Making of the family-ar Goan Sorpotel

If I were to ask what goes into the making of a truly original traditional Goan sorpotel, the answers would be numerous – an original recipe, good ingredients, authentic palm vinegar, leaving enough time to mature – and many more.

But over the last few days, I came to the realization that what goes into the making of a truly original traditional Goan sorpotel is communal love and unity. The spirit of families putting their hands together to the task, working together in unison (and certainly not straying from the original recipe) makes the sorpotel happen.


I have known Goencho Konso for many years and always marveled at their commitment to the Goan cause, and relished their culinary preparations. But before I delve any further I must reveal that Goencho Konso is not a restaurant or catering establishment, it is not an organization governed by committees and rules. It is a small group of families (if you call some 12+ families small!) who banded together way back in 2000. As one of the founders puts it – to show the world how a real sorpotel is made. And they have not looked back since!

So what’s it all about, then?

In reality, the Goencho Konso culinary arm comes into action mainly in December – with the sole motive of catering to the Goan tastes at the St. Joseph’s Cathedral Christmas Festival, Abu Dhabi. Since 17 years, the members run the ‘Goencho Konso’ at the day-long event, selling traditional Goan delicacies including Sorpotel, Xacuti, Choris Pao, Roast Beef, Solantlem, Pulao – bringing the tongue-teasing flavors of Goa to the festive spirit of the Christmas celebration.

But that’s nothing new, isn’t it?

Unless it means cooking some 180 kilos of meat – the preparatory often in different households, diligently following a set recipe and coming together to put the whole thing together as it were in one day.

Over 25 persons at work – some all day and others in shifts that suit their convenience; chopping onions, peeling and dicing ginger and garlic, grinding the masala – sauteeing and putting the whole dish together. Oh! I conveniently forgot to mention that families had already completed the tasks of cutting the meat and frying it individually the week before – so that’s out of the way. Not forgetting an equal number of children adding to the noise (or trying to be of help), but certainly making a dramatic appearance for the tasting. Niz Goenkars (true Goans) they certainly are.

And let me tell me that the outcome is unbelievable – the sorpotel and all other dishes sell out by the end of the day – to the clientele that is not necessarily Goan.

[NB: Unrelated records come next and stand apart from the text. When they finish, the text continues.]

<file path="src/rtl/adc_rr_scheduler.sv">
// Round-robin scheduler sharing one serial 10-bit ADC engine among NUM_REQ requesters.
// Optional WAIT timeout: define ADC_RR_SCHEDULER_TIMEOUT_EN.
module adc_rr_scheduler #(
  parameter int NUM_REQ        = 4,
  parameter int GUARD_CYCLES   = 8,
  parameter int TIMEOUT_CYCLES = 4096
) (
  input  logic               CLK,
  input  logic               RST,
  input  logic [NUM_REQ-1:0] REQ,
  output logic [NUM_REQ-1:0] GNT,
  output logic [NUM_REQ-1:0] DONE,
  output logic [9:0]         RESULT,
  output logic               ERR,
  output logic               ADC_START,
  input  logic               ADC_VALID,
  input  logic [9:0]         ADC_DATA,
  output logic               BUSY
);

  localparam int PW = (NUM_REQ > 1) ? $clog2(NUM_REQ) : 1;
  localparam int GW = $clog2(GUARD_CYCLES + 1);
  localparam int TW = $clog2(TIMEOUT_CYCLES + 1);

  localparam logic [2:0] S_IDLE    = 3'd0;
  localparam logic [2:0] S_START   = 3'd1;
  localparam logic [2:0] S_WAIT    = 3'd2;
  localparam logic [2:0] S_DELIVER = 3'd3;
  localparam logic [2:0] S_GUARD   = 3'd4;

  localparam logic [NUM_REQ-1:0] ONE = {{(NUM_REQ-1){1'b0}}, 1'b1};

  logic [2:0]    state;
  logic [PW-1:0] ptr;
  logic [PW-1:0] win;
  logic [PW-1:0] pick;
  logic          any;
  logic [PW:0]   sum;
  logic [GW-1:0] gcnt;
  logic [TW-1:0] tcnt;
  logic          err_r;
  logic          tmo;

  // Rotating priority: search upward from ptr+1 and wrap.
  always_comb begin
    pick = '0;
    any  = 1'b0;
    sum  = '0;
    for (int k = 1; k <= NUM_REQ; k++) begin
      sum = {1'b0, ptr} + (PW+1)'(k);
      if (sum >= (PW+1)'(NUM_REQ))
        sum = sum - (PW+1)'(NUM_REQ);
      if (!any && REQ[sum[PW-1:0]]) begin
        any  = 1'b1;
        pick = sum[PW-1:0];
      end
    end
  end

`ifdef ADC_RR_SCHEDULER_TIMEOUT_EN
  assign tmo = (tcnt >= TW'(TIMEOUT_CYCLES - 1));
`else
  assign tmo = 1'b0;
`endif

  always_ff @(posedge CLK or posedge RST) begin
    if (RST) begin
      state     <= S_IDLE;
      ptr       <= PW'(NUM_REQ - 1);
      win       <= '0;
      GNT       <= '0;
      DONE      <= '0;
      RESULT    <= 10'h000;
      err_r     <= 1'b0;
      ADC_START <= 1'b0;
      gcnt      <= '0;
      tcnt      <= '0;
    end else begin
      ADC_START <= 1'b0;
      DONE      <= '0;
      case (state)
        S_IDLE: begin
          if (any) begin
            win   <= pick;
            ptr   <= pick;
            GNT   <= ONE << pick;
            state <= S_START;
          end
        end
        S_START: begin
          ADC_START <= 1'b1;
          tcnt      <= '0;
          state     <= S_WAIT;
        end
        S_WAIT: begin
          // Valid data beats an expiring timeout in the same cycle.
          if (ADC_VALID) begin
            RESULT <= ADC_DATA;
            err_r  <= 1'b0;
            DONE   <= ONE << win;
            state  <= S_DELIVER;
          end else if (tmo) begin
            err_r <= 1'b1;
            DONE  <= ONE << win;
            state <= S_DELIVER;
          end else if (tcnt != TW'(TIMEOUT_CYCLES)) begin
            tcnt <= tcnt + 1'b1;
          end
        end
        S_DELIVER: begin
          GNT   <= '0;
          err_r <= 1'b0;
          gcnt  <= '0;
          state <= S_GUARD;
        end
        S_GUARD: begin
          if (gcnt >= GW'(GUARD_CYCLES - 1))
            state <= S_IDLE;
          else
            gcnt <= gcnt + 1'b1;
        end
        default: state <= S_IDLE;
      endcase
    end
  end

  assign ERR  = err_r;
  assign BUSY = (state != S_IDLE);

endmodule
</file>
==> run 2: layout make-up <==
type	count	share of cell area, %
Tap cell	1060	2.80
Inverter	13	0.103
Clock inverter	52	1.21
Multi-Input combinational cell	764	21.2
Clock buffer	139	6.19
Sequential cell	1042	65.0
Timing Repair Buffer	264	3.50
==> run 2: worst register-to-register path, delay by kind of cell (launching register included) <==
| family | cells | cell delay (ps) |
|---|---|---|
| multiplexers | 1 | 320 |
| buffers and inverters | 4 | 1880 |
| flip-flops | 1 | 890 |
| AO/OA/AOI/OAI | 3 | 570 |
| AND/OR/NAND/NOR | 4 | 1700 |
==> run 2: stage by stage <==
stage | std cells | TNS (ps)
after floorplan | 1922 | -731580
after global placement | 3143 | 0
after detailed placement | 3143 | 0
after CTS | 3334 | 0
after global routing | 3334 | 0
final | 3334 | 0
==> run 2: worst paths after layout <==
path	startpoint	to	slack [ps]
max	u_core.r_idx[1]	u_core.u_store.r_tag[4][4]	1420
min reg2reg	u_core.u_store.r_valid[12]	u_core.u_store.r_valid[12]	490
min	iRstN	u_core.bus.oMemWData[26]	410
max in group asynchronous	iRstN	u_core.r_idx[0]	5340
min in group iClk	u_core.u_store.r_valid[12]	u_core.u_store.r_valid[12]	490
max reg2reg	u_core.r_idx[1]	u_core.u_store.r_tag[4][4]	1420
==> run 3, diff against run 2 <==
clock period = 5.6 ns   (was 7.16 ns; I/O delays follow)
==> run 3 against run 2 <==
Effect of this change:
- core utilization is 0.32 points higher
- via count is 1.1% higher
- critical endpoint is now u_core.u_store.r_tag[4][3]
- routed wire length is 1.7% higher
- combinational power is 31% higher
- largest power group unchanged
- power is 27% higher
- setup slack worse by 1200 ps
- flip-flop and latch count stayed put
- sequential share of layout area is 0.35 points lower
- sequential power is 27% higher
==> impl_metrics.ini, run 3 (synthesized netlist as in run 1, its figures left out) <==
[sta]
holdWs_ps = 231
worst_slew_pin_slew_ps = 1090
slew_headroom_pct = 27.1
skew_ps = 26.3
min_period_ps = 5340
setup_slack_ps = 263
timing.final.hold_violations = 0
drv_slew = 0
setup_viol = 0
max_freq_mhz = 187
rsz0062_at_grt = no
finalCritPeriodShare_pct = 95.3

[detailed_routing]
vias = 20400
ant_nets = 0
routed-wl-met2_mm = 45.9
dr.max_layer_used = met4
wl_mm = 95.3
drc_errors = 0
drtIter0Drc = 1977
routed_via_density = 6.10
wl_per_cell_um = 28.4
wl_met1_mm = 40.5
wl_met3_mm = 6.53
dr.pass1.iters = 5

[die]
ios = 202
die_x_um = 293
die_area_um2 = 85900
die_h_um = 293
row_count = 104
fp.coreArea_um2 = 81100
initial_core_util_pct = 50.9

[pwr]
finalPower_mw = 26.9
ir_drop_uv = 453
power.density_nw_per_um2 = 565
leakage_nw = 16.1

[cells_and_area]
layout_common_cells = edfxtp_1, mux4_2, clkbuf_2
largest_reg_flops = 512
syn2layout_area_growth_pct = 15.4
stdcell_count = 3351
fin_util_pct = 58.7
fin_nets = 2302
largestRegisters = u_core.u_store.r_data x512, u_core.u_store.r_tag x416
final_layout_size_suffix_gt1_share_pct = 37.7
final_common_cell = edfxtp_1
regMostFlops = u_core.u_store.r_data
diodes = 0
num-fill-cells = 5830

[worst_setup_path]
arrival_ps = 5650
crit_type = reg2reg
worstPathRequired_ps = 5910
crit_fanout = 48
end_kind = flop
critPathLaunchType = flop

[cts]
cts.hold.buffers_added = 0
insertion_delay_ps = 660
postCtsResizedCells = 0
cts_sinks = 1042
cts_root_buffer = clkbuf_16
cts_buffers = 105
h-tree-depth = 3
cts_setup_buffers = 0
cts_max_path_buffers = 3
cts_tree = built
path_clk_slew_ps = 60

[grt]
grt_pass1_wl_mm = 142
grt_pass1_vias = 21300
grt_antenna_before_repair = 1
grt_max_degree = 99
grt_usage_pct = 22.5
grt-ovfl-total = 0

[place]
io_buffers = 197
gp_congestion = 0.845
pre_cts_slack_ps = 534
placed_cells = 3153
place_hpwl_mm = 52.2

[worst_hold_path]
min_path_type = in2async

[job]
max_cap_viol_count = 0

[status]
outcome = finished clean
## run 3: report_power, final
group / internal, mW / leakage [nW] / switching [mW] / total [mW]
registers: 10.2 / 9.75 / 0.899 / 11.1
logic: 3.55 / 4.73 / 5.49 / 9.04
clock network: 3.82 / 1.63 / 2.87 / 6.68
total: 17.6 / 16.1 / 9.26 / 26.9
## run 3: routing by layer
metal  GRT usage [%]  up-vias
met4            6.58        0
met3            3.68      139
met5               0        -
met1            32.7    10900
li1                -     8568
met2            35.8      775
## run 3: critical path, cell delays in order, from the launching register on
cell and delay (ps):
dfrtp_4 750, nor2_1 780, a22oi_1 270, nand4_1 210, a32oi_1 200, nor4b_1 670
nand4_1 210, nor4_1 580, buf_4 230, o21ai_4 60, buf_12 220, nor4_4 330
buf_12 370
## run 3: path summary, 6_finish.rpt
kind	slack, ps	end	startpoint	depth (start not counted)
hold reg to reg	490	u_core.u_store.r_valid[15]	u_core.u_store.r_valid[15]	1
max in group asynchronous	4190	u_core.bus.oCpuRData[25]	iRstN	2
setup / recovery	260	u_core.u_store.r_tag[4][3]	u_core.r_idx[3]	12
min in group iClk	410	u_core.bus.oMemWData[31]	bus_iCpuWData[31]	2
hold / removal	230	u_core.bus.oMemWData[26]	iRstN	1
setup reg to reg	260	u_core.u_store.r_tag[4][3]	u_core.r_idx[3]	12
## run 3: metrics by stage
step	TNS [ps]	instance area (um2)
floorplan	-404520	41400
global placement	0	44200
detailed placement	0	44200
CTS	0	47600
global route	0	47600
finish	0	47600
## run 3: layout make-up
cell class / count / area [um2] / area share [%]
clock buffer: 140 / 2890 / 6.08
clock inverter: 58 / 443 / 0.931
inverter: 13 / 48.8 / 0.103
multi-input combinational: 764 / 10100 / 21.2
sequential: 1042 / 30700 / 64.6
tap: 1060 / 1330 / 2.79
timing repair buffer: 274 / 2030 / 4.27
--- config.mk ---
export PLATFORM = sky130hd
export DESIGN_NAME = exp_fifo
export DESIGN_NICKNAME = d
export VERILOG_FILES = /design/src/rtl/exp_fifo.sv
export SDC_FILE = /design/constraint.sdc
export NUM_CORES = 1
export LEC_CHECK = 0
export ABC_AREA = 1
export BUFFER_PORTS_ARGS = -buffer_cell sky130_fd_sc_hd__clkbuf_2
export CAP_MARGIN = 20
export CORE_UTILIZATION = 63
export CTS_BUF_LIST = sky130_fd_sc_hd__clkbuf_2
export DETAILED_ROUTE_END_ITERATION = 8
export GPL_ROUTABILITY_DRIVEN = 0
export PLACE_DENSITY = 0.92
export REMOVE_ABC_BUFFERS = 1
export SLEW_MARGIN = 10
export SYNTH_ARGS = -nofsm -noshare
export SYNTH_HDL_FRONTEND = slang
export SYNTH_SLANG_ARGS = --single-unit
--- constraint.sdc ---
create_clock -name clk -period 3.4 [get_ports clk]
set_input_delay 0.85 -clock clk [delete_from_list [all_inputs] [get_ports clk]]
set_output_delay 0.85 -clock clk [all_outputs]
set_load 0.005 [all_outputs]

The Goan delicacies from Goencho Konso have also become popular at the community events like the Sao Joao Festival and the World God Day celebrations.


I’m not sharing the Goencho Konso recipe for the Sorpotel, but here is mine:

Sorpotel Recipe


1 kg boneless pork

1 pork liver, 1 heart, 1 tongue, kidneys

12 dried Kashmiri red chilies

12 black peppercorns

12 cloves garlic

1 piece ginger

1 tsp cumin seeds

8 cloves

2 one-inch pieces cinnamon

1 cup palm vinegar (or alternative)

1 cup oil

1 peg coconut feni (you can do without this)

4 onions, chopped fine

Salt to taste


Wash and pat dry the meats to remove all water. Put in a deep pan with a little vinegar with the on medium heat. Cover with a lid and parboil the meats, (approx. 20 minutes). Chop all the meats fine. Save the water for cooking.

Lightly fry all the diced meat, stir-frying continuously till it is lightly browned. Keep aside.

Grind all the spices with the vinegar to a fine paste.

Heat the oil in a deep pan over medium heat, add and sautee onions. Add the masala and fry for 5 minutes. Add the fried meat and continue cooking. Add the stock of the boiled meat, coconut feni, any remaining vinegar, salt to taste. Lower the heat and let the sorpotel simmer for 45 minutes or more. Take care to stir it occasionally. When the oil begins separating and the gravy is thick, remove from the heat.

Leave to mature for a few days – warming up once daily. Tastes best on the 3rd or 4th day.